ECLI:NL:RBDHA:2024:23298

Rechtbank Den Haag

Datum uitspraak
2 december 2024
Publicatiedatum
6 maart 2025
Zaaknummer
NL24.42684
Instantie
Rechtbank Den Haag
Type
Uitspraak
Procedures
  • Eerste aanleg - enkelvoudig
Vindplaatsen
  • Rechtspraak.nl
AI samenvatting door LexboostAutomatisch gegenereerd

Beroep tegen niet tijdig beslissen op asielaanvragen

Deze uitspraak betreft de beroepen van eisers, die hebben geklaagd dat de minister van Asiel en Migratie niet tijdig heeft beslist op hun aanvragen voor een verblijfsvergunning asiel voor bepaalde tijd. De rechtbank heeft vastgesteld dat eisers hun aanvragen op 12 juli 2023 hebben ingediend en dat de minister uiterlijk binnen zes maanden na ontvangst van deze aanvragen had moeten beslissen. De termijn is echter verlengd met negen maanden op basis van WBV 2023/3. Eisers hebben de minister op 14 oktober 2024 in gebreke gesteld, maar hebben meer dan twee weken gewacht met het indienen van hun beroepen. De rechtbank oordeelt dat de beroepen kennelijk gegrond zijn, omdat de minister niet tijdig heeft beslist.
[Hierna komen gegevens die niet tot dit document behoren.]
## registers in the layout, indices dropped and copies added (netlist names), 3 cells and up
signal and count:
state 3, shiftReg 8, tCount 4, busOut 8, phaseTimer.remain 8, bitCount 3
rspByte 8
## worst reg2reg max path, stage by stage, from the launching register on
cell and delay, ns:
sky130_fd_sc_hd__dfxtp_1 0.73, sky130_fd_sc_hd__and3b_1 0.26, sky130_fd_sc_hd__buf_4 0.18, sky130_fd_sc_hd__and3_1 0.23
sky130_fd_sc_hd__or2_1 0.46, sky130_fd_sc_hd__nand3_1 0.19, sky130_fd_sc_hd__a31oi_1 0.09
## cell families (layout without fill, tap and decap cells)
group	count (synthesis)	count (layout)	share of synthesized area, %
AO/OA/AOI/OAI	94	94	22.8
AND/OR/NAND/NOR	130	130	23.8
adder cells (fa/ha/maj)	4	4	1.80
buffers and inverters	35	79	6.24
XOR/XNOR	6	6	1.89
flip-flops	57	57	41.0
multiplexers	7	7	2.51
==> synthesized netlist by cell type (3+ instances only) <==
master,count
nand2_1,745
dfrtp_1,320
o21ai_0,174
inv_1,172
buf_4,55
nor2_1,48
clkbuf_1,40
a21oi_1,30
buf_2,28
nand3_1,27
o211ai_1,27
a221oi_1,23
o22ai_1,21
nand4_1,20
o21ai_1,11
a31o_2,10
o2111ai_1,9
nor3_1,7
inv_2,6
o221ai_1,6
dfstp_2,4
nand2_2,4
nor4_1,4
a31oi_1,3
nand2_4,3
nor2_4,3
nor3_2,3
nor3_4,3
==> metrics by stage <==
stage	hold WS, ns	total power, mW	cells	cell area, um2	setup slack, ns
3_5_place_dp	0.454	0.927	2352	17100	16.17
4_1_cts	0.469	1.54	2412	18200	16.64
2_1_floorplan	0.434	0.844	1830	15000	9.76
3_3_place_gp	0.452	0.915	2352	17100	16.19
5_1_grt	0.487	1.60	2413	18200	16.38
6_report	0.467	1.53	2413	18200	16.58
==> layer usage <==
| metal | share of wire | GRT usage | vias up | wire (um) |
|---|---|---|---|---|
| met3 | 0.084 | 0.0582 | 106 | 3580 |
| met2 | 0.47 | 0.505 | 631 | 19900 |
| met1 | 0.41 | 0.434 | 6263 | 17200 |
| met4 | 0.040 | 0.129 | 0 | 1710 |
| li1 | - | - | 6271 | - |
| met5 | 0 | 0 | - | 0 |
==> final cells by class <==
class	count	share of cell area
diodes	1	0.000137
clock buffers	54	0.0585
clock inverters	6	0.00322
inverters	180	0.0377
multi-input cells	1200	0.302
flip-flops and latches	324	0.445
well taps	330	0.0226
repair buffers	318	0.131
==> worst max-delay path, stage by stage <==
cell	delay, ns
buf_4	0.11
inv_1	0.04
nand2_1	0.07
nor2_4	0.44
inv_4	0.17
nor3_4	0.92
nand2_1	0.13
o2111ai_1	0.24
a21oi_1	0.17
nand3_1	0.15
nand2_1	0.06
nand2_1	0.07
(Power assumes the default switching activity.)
`src/rtl/pwt_defs.svh`:
```
`ifndef PWT_DEFS_SVH
`define PWT_DEFS_SVH
// Register indices; byte address is four times the index
`define PWT_IDX_STATUS 12'h2f0
`define PWT_IDX_MASK 12'h2f1
`define PWT_IDX_CTRL 12'h2f2
`define PWT_IDX_OSC_TRIM 12'h2f3
`define PWT_IDX_RATE_HI 12'h2f4
`define PWT_IDX_RATE_LO 12'h2f5
`define PWT_IDX_TEST 12'h2f6
`define PWT_IDX_TEMP_TRIM 12'h2f7
// Control register fields
`define PWT_CTRL_CLKSEL 7
`define PWT_CTRL_FE 2
`define PWT_CTRL_IE 1
`define PWT_CTRL_FLAG 0
// Trim register fields
`define PWT_OSC_TRIM_MSB 7
`define PWT_OSC_TRIM_LSB 2
`define PWT_TEMP_EN 7
`define PWT_TEMP_TRIM_MSB 3
// Reset values
`define PWT_RATE_RST 16'h0000
`define PWT_TEST_RST 8'h00
// Slow clock gate release needs this many oscillator ticks
`define PWT_SYNC_TICKS 2'h2
`endif

```
`src/rtl/pwt_pkg.sv`:
```
`default_nettype none
package pwt_pkg;
   // APB request bundle from the master
   typedef struct packed {
      logic psel;
      logic penable;
      logic pwrite;
      logic [11:0] paddr;
      logic [31:0] pwdata;
   } pwt_apb_req_t;
   // APB answer bundle to the master
   typedef struct packed {
      logic pready;
      logic pslverr;
      logic [31:0] prdata;
   } pwt_apb_rsp_t;
   // Periodic timer state
   typedef enum logic [1:0] {PWT_IDLE, PWT_SYNC, PWT_RUN} pwt_state_t;
endpackage
`default_nettype wire

```
`src/rtl/pwt_top.sv`:
```
`include "pwt_defs.svh"
`default_nettype none
// Function
// - Slow oscillator trim loads from flash after reset
// - Oscillator trim is signed field bits 7..2
// - Top bit lengthens, lower bits shorten, descending
// - Sixteen-bit rate in two bytes sets period
// - Rate writes ignored while feature enabled
// - Slow clock period is 4*(rate+1) ticks
// - Bus clock period is 2*(rate+1) cycles
// - Slow clock first timeout late 1-2 ticks
// - Test register written only in special mode
// - Temperature trim loads from flash after reset
// - Offset enable bit gates the offset trim
// - Offset trim bits are binary weighted
// - Feature enable starts timer, clear stops it
// - Timeout sets flag, write one clears it
// - Interrupt when flag and irq enable set
// - Clock select locked while or when enabling
module pwt_top
   import pwt_pkg::*;
#(
   parameter int ADDR_W = 12
) (
   input wire logic clock_i,
   input wire logic resetn_i,
   input wire pwt_apb_req_t apb_req_i,
   output pwt_apb_rsp_t apb_rsp_o,
   input wire logic slow_osc_tick_i,
   input wire logic special_mode_i,
   input wire logic [7:0] flash_osc_trim_i,
   input wire logic [7:0] flash_temp_trim_i,
   output logic signed [5:0] slow_osc_trim_o,
   output logic temp_offset_en_o,
   output logic [3:0] temp_offset_o,
   output logic [7:0] factory_test_o,
   output logic irq_o
);

   // Elaboration check: the request bundle carries a fixed 12-bit address
   if (ADDR_W != 12) begin
      $error("ADDR_W must equal the 12-bit request address width");
   end

   logic [7:0] osc_trim_q, temp_trim_q, test_q;
   logic [15:0] rate_q;
   logic clksel_q, fe_q, ie_q, flag_q, loaded_q;
   logic [1:0] sync_q;
   logic [17:0] cnt_q;
   pwt_state_t state_q;
   logic [7:0] rdata;
   logic hit, unit, wr, setup, mapped;
   logic [11:0] idx;

   // Word index of an APB address
   function automatic logic [11:0] addr_idx(input logic [11:0] a);
      return {2'h0, a[11:2]};
   endfunction

   // Terminal count for the chosen clock source
   function automatic logic [17:0] last_cnt(input logic [15:0] r,
                                            input logic bus);
      if (bus) begin
         return {1'b0, r, 1'b1};
      end
      return {r, 2'h3};
   endfunction

   assign idx = addr_idx(apb_req_i.paddr);
   assign setup = apb_req_i.psel && !apb_req_i.penable;
   assign wr = apb_req_i.psel && apb_req_i.penable && apb_req_i.pwrite
      && apb_rsp_o.pready;

   // Read mux and address decode
   always_comb begin
      rdata = 8'h00;
      mapped = 1'b1;
      case (idx)
         `PWT_IDX_STATUS: rdata = {7'h00, flag_q};
         `PWT_IDX_MASK: rdata = {7'h00, ie_q};
         `PWT_IDX_CTRL: rdata = {clksel_q, 4'h0, fe_q, ie_q, flag_q};
         `PWT_IDX_OSC_TRIM: rdata = osc_trim_q;
         `PWT_IDX_RATE_HI: rdata = rate_q[15:8];
         `PWT_IDX_RATE_LO: rdata = rate_q[7:0];
         `PWT_IDX_TEST: rdata = test_q;
         `PWT_IDX_TEMP_TRIM: rdata = temp_trim_q;
         default: mapped = 1'b0;
      endcase
   end

   // APB answer: no wait states, data latched in setup
   always_ff @(posedge clock_i or negedge resetn_i) begin
      if (!resetn_i) begin
         apb_rsp_o <= '0;
      end else begin
         apb_rsp_o.pready <= setup;
         if (setup) begin
            apb_rsp_o.prdata <= {24'h000000, rdata};
            apb_rsp_o.pslverr <= !mapped;
         end
      end
   end

   // Trim registers, loaded once after reset release
   always_ff @(posedge clock_i or negedge resetn_i) begin
      if (!resetn_i) begin
         loaded_q <= 1'b0;
         osc_trim_q <= 8'h00;
         temp_trim_q <= 8'h00;
      end else if (!loaded_q) begin
         loaded_q <= 1'b1;
         // Unused bits stay zero so they read back as zero
         osc_trim_q <= {flash_osc_trim_i[7:2], 2'h0};
         temp_trim_q <= {flash_temp_trim_i[7], 3'h0,
            flash_temp_trim_i[3:0]};
      end else if (wr && idx == `PWT_IDX_OSC_TRIM) begin
         osc_trim_q <= {apb_req_i.pwdata[7:2], 2'h0};
      end else if (wr && idx == `PWT_IDX_TEMP_TRIM) begin
         temp_trim_q <= {apb_req_i.pwdata[7], 3'h0, apb_req_i.pwdata[3:0]};
      end
   end

   // Trim outputs to the analog side
   always_ff @(posedge clock_i or negedge resetn_i) begin
      if (!resetn_i) begin
         slow_osc_trim_o <= '0;
         temp_offset_en_o <= 1'b0;
         temp_offset_o <= 4'h0;
      end else begin
         // Signed, MSB lengthens, lower bits shorten
         slow_osc_trim_o <= signed'(osc_trim_q[`PWT_OSC_TRIM_MSB:
            `PWT_OSC_TRIM_LSB]);
         temp_offset_en_o <= temp_trim_q[`PWT_TEMP_EN];
         // Binary weighted code, zero while disabled
         temp_offset_o <= temp_trim_q[`PWT_TEMP_EN] ?
            temp_trim_q[`PWT_TEMP_TRIM_MSB:0] : 4'h0;
      end
   end

   // Factory test register
   always_ff @(posedge clock_i or negedge resetn_i) begin
      if (!resetn_i) begin
         test_q <= `PWT_TEST_RST;
      end else if (wr && idx == `PWT_IDX_TEST && special_mode_i) begin
         test_q <= apb_req_i.pwdata[7:0];
      end
   end
   assign factory_test_o = test_q;

   // Rate bytes, frozen while enabled
   always_ff @(posedge clock_i or negedge resetn_i) begin
      if (!resetn_i) begin
         rate_q <= `PWT_RATE_RST;
      end else if (wr && !fe_q) begin
         if (idx == `PWT_IDX_RATE_HI) begin
            rate_q[15:8] <= apb_req_i.pwdata[7:0];
         end
         if (idx == `PWT_IDX_RATE_LO) begin
            rate_q[7:0] <= apb_req_i.pwdata[7:0];
         end
      end
   end

   // Control bits: enable, clock select, irq enable
   always_ff @(posedge clock_i or negedge resetn_i) begin
      if (!resetn_i) begin
         fe_q <= 1'b0;
         ie_q <= 1'b0;
         clksel_q <= 1'b0;
      end else if (wr && idx == `PWT_IDX_CTRL) begin
         fe_q <= apb_req_i.pwdata[`PWT_CTRL_FE];
         ie_q <= apb_req_i.pwdata[`PWT_CTRL_IE];
         if (!fe_q && !apb_req_i.pwdata[`PWT_CTRL_FE]) begin
            clksel_q <= apb_req_i.pwdata[`PWT_CTRL_CLKSEL];
         end
      end else if (wr && idx == `PWT_IDX_MASK) begin
         ie_q <= apb_req_i.pwdata[0];
      end
   end

   // Timeout flag: set wins over a write-one clear
   always_ff @(posedge clock_i or negedge resetn_i) begin
      if (!resetn_i) begin
         flag_q <= 1'b0;
      end else if (hit) begin
         flag_q <= 1'b1;
      end else if (wr && (idx == `PWT_IDX_CTRL || idx == `PWT_IDX_STATUS)
                   && apb_req_i.pwdata[`PWT_CTRL_FLAG]) begin
         flag_q <= 1'b0;
      end
   end

   // Counting unit: bus cycle or slow oscillator tick
   assign unit = clksel_q || slow_osc_tick_i;
   assign hit = state_q == PWT_RUN && unit
      && cnt_q == last_cnt(rate_q, clksel_q);

   // Timer sequencing with gate release on the slow clock
   always_ff @(posedge clock_i or negedge resetn_i) begin
      if (!resetn_i) begin
         state_q <= PWT_IDLE;
         sync_q <= 2'h0;
         cnt_q <= '0;
      end else begin
         case (state_q)
            PWT_IDLE: begin
               cnt_q <= '0;
               sync_q <= 2'h0;
               if (fe_q) begin
                  state_q <= clksel_q ? PWT_RUN : PWT_SYNC;
               end
            end
            PWT_SYNC: begin
               // Gate opens after two ticks
               if (!fe_q) begin
                  state_q <= PWT_IDLE;
               end else if (slow_osc_tick_i) begin
                  sync_q <= sync_q + 2'h1;
                  if (sync_q + 2'h1 == `PWT_SYNC_TICKS) begin
                     state_q <= PWT_RUN;
                  end
               end
            end
            PWT_RUN: begin
               if (!fe_q) begin
                  state_q <= PWT_IDLE;
               end else if (hit) begin
                  cnt_q <= '0;
               end else if (unit) begin
                  cnt_q <= cnt_q + 18'h00001;
               end
            end
            default: state_q <= PWT_IDLE;
         endcase
      end
   end

   // Interrupt level from next-state flag and enable
   always_ff @(posedge clock_i or negedge resetn_i) begin
      if (!resetn_i) begin
         irq_o <= 1'b0;
      end else begin
         irq_o <= (hit || (flag_q && !(wr && apb_req_i.pwdata[0]
            && (idx == `PWT_IDX_CTRL || idx == `PWT_IDX_STATUS))))
            && ((wr && idx == `PWT_IDX_CTRL) ?
            apb_req_i.pwdata[`PWT_CTRL_IE] : (wr && idx == `PWT_IDX_MASK) ?
            apb_req_i.pwdata[0] : ie_q);
      end
   end

   // Helper: cycles since last timeout in bus mode
   logic [17:0] gap_q;
   logic seen_q;
   always_ff @(posedge clock_i or negedge resetn_i) begin
      if (!resetn_i) begin
         gap_q <= '0;
         seen_q <= 1'b0;
      end else begin
         gap_q <= hit ? 18'h00001 : gap_q + 18'h00001;
         seen_q <= (state_q == PWT_RUN && clksel_q) && (seen_q || hit);
      end
   end
endmodule
`default_nettype wire

```
==> src/sdci_pkg.sv <==
// Function
// Busy bit 31 low until init done; bit30 zero
// Voltage window bits 23..15 all read one
// Low-voltage switch flag bit 24 reads zero
// Reserved conditions bits read zero
// Identification word 128 bits, maker/OEM/name/revision fields
// Serial 55..24, date 19..8, 23..20 zero
// Checksum in bits 7..1, bit 0 one
// Provide all card registers at listed widths; configuration and status words are stored but never read out
// No driver-stage register, no strength programming
// Host repeats condition query until ready
// Identification query returns full identification word
// Register contents shift out MSB first
package sdci_pkg;

  // Clock and power-up timing
  localparam int CLK_PERIOD_NS = 5;
  localparam int INIT_TIME_NS  = 1000;
  localparam int INIT_CYCLES   = (INIT_TIME_NS + CLK_PERIOD_NS - 1) / CLK_PERIOD_NS;
  localparam int INIT_CNT_W    = 16;
  localparam logic [INIT_CNT_W-1:0] INIT_LAST = INIT_CNT_W'(INIT_CYCLES - 1);

  // Register widths
  localparam int OCR_W = 32;
  localparam int CID_W = 128;
  localparam int CSD_W = 128;
  localparam int RCA_W = 16;
  localparam int SCR_W = 64;
  localparam int SSR_W = 512;

  // Operating-conditions word layout
  localparam int OCR_BUSY_BIT = 31;
  localparam int OCR_CCS_BIT  = 30;
  localparam int OCR_LOW_VOLTAGE_SWITCH_OK_BIT = 24;
  localparam int OCR_VWIN_MSB = 23;
  localparam int OCR_VWIN_LSB = 15;
  localparam logic [8:0] OCR_VWIN_ALL = 9'h1FF;

  // Identification word layout
  localparam int CID_MID_LSB = 120;
  localparam int CID_OID_LSB = 104;
  localparam int CID_PNM_LSB = 64;
  localparam int CID_PRV_LSB = 56;
  localparam int CID_PSN_LSB = 24;
  localparam int CID_RSV_LSB = 20;
  localparam int CID_MDT_LSB = 8;
  localparam int CID_CRC_LSB = 1;

  // Link framing
  localparam int CMD_LEN   = 48;
  localparam int LONG_LEN  = 136;
  localparam int NCR_EDGES = 2;
  localparam logic [5:0] IDX_ALL_ONES = 6'h3F;
  localparam logic [6:0] CRC_ALL_ONES = 7'h7F;
  localparam logic [31:0] R1_APP_STATUS = 32'h0000_0020;

  // Command indexes
  localparam logic [5:0] CMD_GO_IDLE   = 6'h00;
  localparam logic [5:0] CMD_ALL_CID   = 6'h02;
  localparam logic [5:0] CMD_SEND_RCA  = 6'h03;
  localparam logic [5:0] CMD_DRV_STAGE = 6'h04;
  localparam logic [5:0] CMD_SEND_CSD  = 6'h09;
  localparam logic [5:0] CMD_SEND_CID  = 6'h0A;
  localparam logic [5:0] CMD_APP       = 6'h37;
  localparam logic [5:0] ACMD_OP_COND  = 6'h29;

  // Word store map, 128-bit words
  localparam int MW_AW = 3;
  localparam int MW_DEPTH = 8;
  localparam logic [MW_AW-1:0] MW_CID  = 3'h0;
  localparam logic [MW_AW-1:0] MW_CSD  = 3'h1;
  localparam logic [MW_AW-1:0] MW_SCR  = 3'h2;
  localparam logic [MW_AW-1:0] MW_SSR0 = 3'h3;
  localparam logic [MW_AW-1:0] MW_LAST = 3'h6;

  typedef enum logic [1:0] {RSP_NONE, RSP_SHORT, RSP_OCR, RSP_LONG} sdci_rsp_t;

  // Seven-bit checksum, polynomial x^7 + x^3 + 1; leading zeros do not change it
  function automatic logic [6:0] crc7(input logic [119:0] d);
    logic [6:0] c;
    logic       fb;
    c = 7'h00;
    for (int i = 119; i >= 0; i--) begin
      fb = d[i] ^ c[6];
      c  = {c[5:0], 1'b0} ^ (fb ? 7'h09 : 7'h00);
    end
    return c;
  endfunction

endpackage

==> src/sdci_card_info.sv <==
`timescale 1ns/100ps
module sdci_card_info import sdci_pkg::*; #(
  parameter logic [7:0]       MAKER_CODE   = 8'h5A,       // Arbitrary value
  parameter logic [15:0]      OEM_CODE     = 16'h4B4C,    // Arbitrary value
  parameter logic [39:0]      PRODUCT_NAME = 40'h4D_4E_4F_50_51,
  parameter logic [7:0]       PRODUCT_REV  = 8'h10,
  parameter logic [31:0]      SERIAL_NUM   = 32'h0000_0001,
  parameter logic [11:0]      MFG_DATE     = 12'h001,
  parameter logic [RCA_W-1:0] RCA_VALUE    = 16'h0001,
  parameter logic [CSD_W-1:0] CSD_IMAGE    = 128'h1,
  parameter logic [SCR_W-1:0] SCR_IMAGE    = 64'h0,
  parameter logic [SSR_W-1:0] SSR_IMAGE    = 512'h0
) (
  // Clock and reset
  input  wire logic sys_clk,
  input  wire logic rst_n,
  input  wire logic clk_en,
  // Card pins, host clocked
  input  wire logic sd_clk_pin,
  input  wire logic cmd_in,
  output logic      cmd_out,
  output logic      cmd_oe,
  // Status
  output logic      card_ready
);

  typedef enum logic [2:0] {ST_LOAD, ST_IDLE, ST_RX, ST_GAP, ST_TX} sdci_state_t;

  sdci_state_t            state_q;
  sdci_rsp_t              rsp_q;
  logic                   clk_s1_q, clk_s2_q, clk_s3_q;
  logic                   cmd_s1_q, cmd_s2_q;
  logic [INIT_CNT_W-1:0]  init_cnt_q;
  logic                   init_done_q;
  logic [MW_AW-1:0]       load_idx_q;
  logic [MW_AW-1:0]       raddr_q;
  logic [CMD_LEN-1:0]     rx_q;
  logic [5:0]             rx_cnt_q;
  logic                   app_q;
  logic [5:0]             idx_q;
  logic [31:0]            pay_q;
  logic [1:0]             gap_q;
  logic [LONG_LEN-1:0]    tx_q;
  logic [7:0]             tx_cnt_q;
  logic [CID_W-1:0]       mem_rdata;

  // Register images, fixed except the busy bit of ocr_word, which follows init_done_q
  wire [119:0]     cid_body = {MAKER_CODE, OEM_CODE, PRODUCT_NAME, PRODUCT_REV,
                               SERIAL_NUM, 4'h0, MFG_DATE};
  wire [CID_W-1:0] cid_word = {cid_body, crc7(cid_body), 1'b1};
  wire [OCR_W-1:0] ocr_word = {init_done_q, 1'b0, 5'h00, 1'b0,
                               OCR_VWIN_ALL, 15'h0000};

  // Load data for the word store; status block fills four words
  wire [1:0]       ssr_sel   = 2'(load_idx_q - MW_SSR0);
  wire [CID_W-1:0] ssr_chunk = SSR_IMAGE[(3 - ssr_sel) * 128 +: 128];
  wire [CID_W-1:0] load_word = (load_idx_q == MW_CID) ? cid_word :
                               (load_idx_q == MW_CSD) ? CSD_IMAGE :
                               (load_idx_q == MW_SCR) ? {64'h0, SCR_IMAGE} : ssr_chunk;
  wire             mem_we    = (state_q == ST_LOAD);

  // Edges of the host clock, read only after the second stage
  wire sd_rise = clk_s2_q & ~clk_s3_q;
  wire sd_fall = ~clk_s2_q & clk_s3_q;

  // Command decode on the last bit of a frame
  wire [CMD_LEN-1:0] rx_full  = {rx_q[CMD_LEN-2:0], cmd_s2_q};
  wire [5:0]         cmd_idx  = rx_full[45:40];
  wire               frame_ok = rx_full[46] & rx_full[0];
  wire               rx_done  = (state_q == ST_RX) && sd_rise && (rx_cnt_q == 6'(CMD_LEN - 1));
  wire               is_cid   = (cmd_idx == CMD_ALL_CID) || (cmd_idx == CMD_SEND_CID);
  wire               is_ocr   = app_q && (cmd_idx == ACMD_OP_COND);
  // Driver-stage command is not recognised and gets no response
  wire sdci_rsp_t    rsp_sel  = !frame_ok ? RSP_NONE :
                                is_ocr ? RSP_OCR :
                                (is_cid || cmd_idx == CMD_SEND_CSD) ? RSP_LONG :
                                (cmd_idx == CMD_SEND_RCA || cmd_idx == CMD_APP) ? RSP_SHORT :
                                RSP_NONE;
  wire [31:0]        pay_sel  = (cmd_idx == CMD_APP) ? R1_APP_STATUS : {RCA_VALUE, 16'h0000};

  // Response images, left aligned so the MSB leaves first
  wire [LONG_LEN-1:0] img_long  = {2'b00, IDX_ALL_ONES, mem_rdata[CID_W-1:1], 1'b1};
  wire [LONG_LEN-1:0] img_short = {2'b00, idx_q, pay_q, crc7({80'h0, 2'b00, idx_q, pay_q}),
                                   1'b1, 88'h0};
  wire [LONG_LEN-1:0] img_ocr   = {2'b00, IDX_ALL_ONES, ocr_word, CRC_ALL_ONES, 1'b1, 88'h0};
  wire [LONG_LEN-1:0] tx_img    = (rsp_q == RSP_LONG) ? img_long :
                                  (rsp_q == RSP_OCR) ? img_ocr : img_short;
  wire [7:0]          tx_len    = (rsp_q == RSP_LONG) ? 8'(LONG_LEN - 1) : 8'(CMD_LEN - 1);
  wire                tx_load   = (state_q == ST_GAP) && sd_fall && (gap_q == 2'(NCR_EDGES - 1));

  // Word store for identification, specific data, configuration and status
  sdci_word_mem #(
    .WIDTH (CID_W),
    .DEPTH (MW_DEPTH),
    .AW    (MW_AW)
  ) u_mem (
    .sys_clk (sys_clk),
    .clk_en  (clk_en),
    .we      (mem_we),
    .waddr   (load_idx_q),
    .wdata   (load_word),
    .raddr   (raddr_q),
    .rdata   (mem_rdata)
  );

  // Pin synchronisers
  always_ff @(posedge sys_clk or negedge rst_n) begin
    if (!rst_n) begin
      {clk_s1_q, clk_s2_q, clk_s3_q} <= 3'h0;
      {cmd_s1_q, cmd_s2_q}           <= 2'h3;
    end else if (clk_en) begin
      {clk_s1_q, clk_s2_q, clk_s3_q} <= {sd_clk_pin, clk_s1_q, clk_s2_q};
      {cmd_s1_q, cmd_s2_q}           <= {cmd_in, cmd_s1_q};
    end
  end

  // Power-up timer; busy reads until it expires
  always_ff @(posedge sys_clk or negedge rst_n) begin
    if (!rst_n) begin
      init_cnt_q  <= '0;
      init_done_q <= 1'b0;
    end else if (clk_en && !init_done_q) begin
      init_cnt_q  <= init_cnt_q + 1'b1;
      init_done_q <= (init_cnt_q == INIT_LAST);
    end
  end

  // Frame receiver, response scheduler and MSB-first shifter
  always_ff @(posedge sys_clk or negedge rst_n) begin
    if (!rst_n) begin
      state_q    <= ST_LOAD;
      rsp_q      <= RSP_NONE;
      load_idx_q <= '0;
      raddr_q    <= '0;
      rx_q       <= '0;
      rx_cnt_q   <= '0;
      app_q      <= 1'b0;
      idx_q      <= '0;
      pay_q      <= '0;
      gap_q      <= '0;
      tx_q       <= '0;
      tx_cnt_q   <= '0;
      cmd_out    <= 1'b1;
      cmd_oe     <= 1'b0;
    end else if (clk_en) begin
      case (state_q)
        ST_LOAD: begin
          load_idx_q <= load_idx_q + 1'b1;
          if (load_idx_q == MW_LAST) begin
            state_q <= ST_IDLE;
          end
        end
        ST_IDLE: begin
          if (sd_rise && !cmd_s2_q) begin
            rx_q     <= '0;
            rx_cnt_q <= 6'h01;
            state_q  <= ST_RX;
          end
        end
        ST_RX: begin
          if (sd_rise) begin
            rx_q     <= rx_full;
            rx_cnt_q <= rx_cnt_q + 1'b1;
          end
          if (rx_done) begin
            rsp_q   <= rsp_sel;
            idx_q   <= cmd_idx;
            pay_q   <= pay_sel;
            raddr_q <= (cmd_idx == CMD_SEND_CSD) ? MW_CSD : MW_CID;
            gap_q   <= '0;
            // Application prefix lasts for exactly one following command
            app_q   <= frame_ok && (cmd_idx == CMD_APP);
            state_q <= (rsp_sel == RSP_NONE) ? ST_IDLE : ST_GAP;
          end
        end
        ST_GAP: begin
          if (sd_fall) begin
            gap_q <= gap_q + 1'b1;
          end
          if (tx_load) begin
            cmd_out  <= tx_img[LONG_LEN-1];
            cmd_oe   <= 1'b1;
            tx_q     <= {tx_img[LONG_LEN-2:0], 1'b1};
            tx_cnt_q <= tx_len;
            state_q  <= ST_TX;
          end
        end
        ST_TX: begin
          if (sd_fall) begin
            if (tx_cnt_q == 8'h00) begin
              cmd_oe  <= 1'b0;
              cmd_out <= 1'b1;
              state_q <= ST_IDLE;
            end else begin
              cmd_out  <= tx_q[LONG_LEN-1];
              tx_q     <= {tx_q[LONG_LEN-2:0], 1'b1};
              tx_cnt_q <= tx_cnt_q - 1'b1;
            end
          end
        end
        default: begin
          state_q <= ST_IDLE;
        end
      endcase
    end
  end

  assign card_ready = init_done_q;
endmodule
De rechtbank heeft besloten om geen zitting te houden, omdat dit in deze zaak niet nodig is. De rechtbank legt de minister een termijn van acht weken op om alsnog besluiten te nemen op de aanvragen. Dit is gedaan om recht te doen aan het belang van eisers en om de minister de tijd te geven voor zorgvuldige besluitvorming. De rechtbank heeft ook bepaald dat de minister een dwangsom van € 100,- per dag moet betalen voor elke dag dat de beslistermijn wordt overschreden, met een maximum van € 7.500,-. De rechtbank heeft verder geoordeeld dat eisers recht hebben op een vergoeding van hun proceskosten, die is vastgesteld op € 437,50, omdat zij een professionele juridische hulpverlener hebben ingeschakeld.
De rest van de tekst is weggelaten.